Try it:
Once the line containing "cts_cluster_size: 20" is found in the entries below, reproduce it and every line after it, stopping at and including the line containing "too) turned into"; reproduce nothing else, and keep each line exact.

Data listing:

╔══

What follows belongs to an exercise in optimizing a design on an open flow for small area, a short achievable clock period and few clock cycles per item; a production flow would make more cautious choices.
Only simulation tests tie the RTL to the original design; equivalence was not proved.
No activity file was given, so power comes from the tool's default toggle rates.

== build 61 ==
Design bac_encoder, start of the top module:
module bac_encoder (
    input  wire       clk,
    input  wire       rst,
    input  wire       in_valid,
    output wire       in_ready,
    input  wire [1:0] in_kind,
    input  wire [7:0] in_byte,
    output wire       out_valid,
    input  wire       out_ready,
    output wire [7:0] out_byte
);
Size in the first run: ~30,000 cells after synthesis, ~0.28 mm² of cells after synthesis.
clock: 16.0 ns
lec_check: 0
cap_margin: 20
core_margin: 2
core_utilization: 60
cts_cluster_diameter: 100
cts_cluster_size: 20
gpl_routability_driven: 1
gpl_timing_driven: 1
place_density: 0.75
setup_slack_margin: 5
slew_margin: 20
tns_end_percent: 100
standard.sh (not shown) runs the stock make flow with config.mk's settings and CLKGATE_MAP_FILE= SYNTH_SCRIPT=/design/flow/synth_recipe.tcl, a recipe that flattens the netlist after the stock synthesis.
==> flow/flow/run.sh <==
#!/bin/bash
# Own layout flow.
#  1. the standard synthesis, unchanged (standard.sh synth).
#  2. The netlist's combinational logic is mapped again, region by region
#     (flow/regions.py, flow/remap.sh), each region handed to ABC on its own
#     so that it is mapped against its own critical path rather than the
#     whole design's:
#       - the cells feeding the coder's interval registers, the rest of the
#         coder, and the divider: cells (full/half adders too) turned into
#         their logic functions and mapped with a delay-driven script
#         (flow/resyn.abc: structural choices, mapping against a 5 ns target
#         with the library's load-dependent delays, buffering and sizing);
#       - the table and the rest keep the standard mapping.
#     The registers keep their instance names and cell types, as do the tie
#     cells.
#  3. The rest of the standard flow (standard.sh finish) with
#     SETUP_SLACK_MARGIN raised, so that repair_timing works on every path
#     longer than (clock period - margin).  Clock period and constraints are
#     the standard flow's.
# Each tool's output goes to a log file of its own in this folder.
set -euo pipefail
MARGIN=${MARGIN:-7.5}
bash standard.sh synth > flow_synth.log 2>&1

R=orfs/results/${FLOW_PLATFORM:-sky130hd}/bac_encoder/base
LIB=$FLOW_HOME/platforms/sky130hd/lib/sky130_fd_sc_hd__tt_025C_1v80.lib
YOSYS=$FLOW_HOME/../tools/install/yosys/bin/yosys
[[ -x $YOSYS ]] || YOSYS=yosys
TOP=${FLOW_TOP:-bac_encoder}
cp $R/1_2_yosys.v $R/1_2_yosys_standard.v
mkdir -p regions
printf 'set_driving_cell sky130_fd_sc_hd__buf_1\nset_load 5\n' > regions/abc.constr
python3 flow/regions.py $LIB $R/1_2_yosys_standard.v $TOP regions \
  "$(cat flow/region0.txt)" '^\\u_coder\.' '^\\u_div\.' '^\\u_table\.' > flow_regions.log 2>&1
bash flow/remap.sh $LIB $YOSYS regions $TOP "0 1 2" \
  $PWD/flow/resyn.abc $PWD/regions/abc.constr flow/dont_use.txt \
  $R/1_2_yosys.v "3 4" > flow_remap.log 2>&1
rm -f $R/1_synth.odb $R/1_synth.sdc

if grep -q 'SETUP_SLACK_MARGIN=' standard.sh; then
  sed "s/SETUP_SLACK_MARGIN=[^ ']*/SETUP_SLACK_MARGIN=${MARGIN}/" standard.sh > standard_tight.sh
else
  sed "s/CLKGATE_MAP_FILE= /CLKGATE_MAP_FILE= SETUP_SLACK_MARGIN=${MARGIN} /" standard.sh > standard_tight.sh
fi
bash standard_tight.sh finish > flow_layout.log 2>&1
test -f out/final.def
==> flow/flow/resyn.abc <==
strash
dch -f
map -D 5000
topo
buffer -c -N 6
upsize -D 5000
dnsize -D 5000
stime -p
Other scripts of this flow, unchanged in this note and not shown: flow/flow/dont_use.txt, flow/flow/region0.txt, flow/flow/regions.py, flow/flow/remap.sh
Build 61 ended with every stage complete and zero timing, DRC or antenna violations.
Testbench counts of build 61, summed over its fixed seeds: cycles 10,962, symbols 10,794.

╚══

Result for this exercise:
cts_cluster_size: 20
gpl_routability_driven: 1
gpl_timing_driven: 1
place_density: 0.75
setup_slack_margin: 5
slew_margin: 20
tns_end_percent: 100
standard.sh (not shown) runs the stock make flow with config.mk's settings and CLKGATE_MAP_FILE= SYNTH_SCRIPT=/design/flow/synth_recipe.tcl, a recipe that flattens the netlist after the stock synthesis.
==> flow/flow/run.sh <==
#!/bin/bash
# Own layout flow.
#  1. the standard synthesis, unchanged (standard.sh synth).
#  2. The netlist's combinational logic is mapped again, region by region
#     (flow/regions.py, flow/remap.sh), each region handed to ABC on its own
#     so that it is mapped against its own critical path rather than the
#     whole design's:
#       - the cells feeding the coder's interval registers, the rest of the
#         coder, and the divider: cells (full/half adders too) turned into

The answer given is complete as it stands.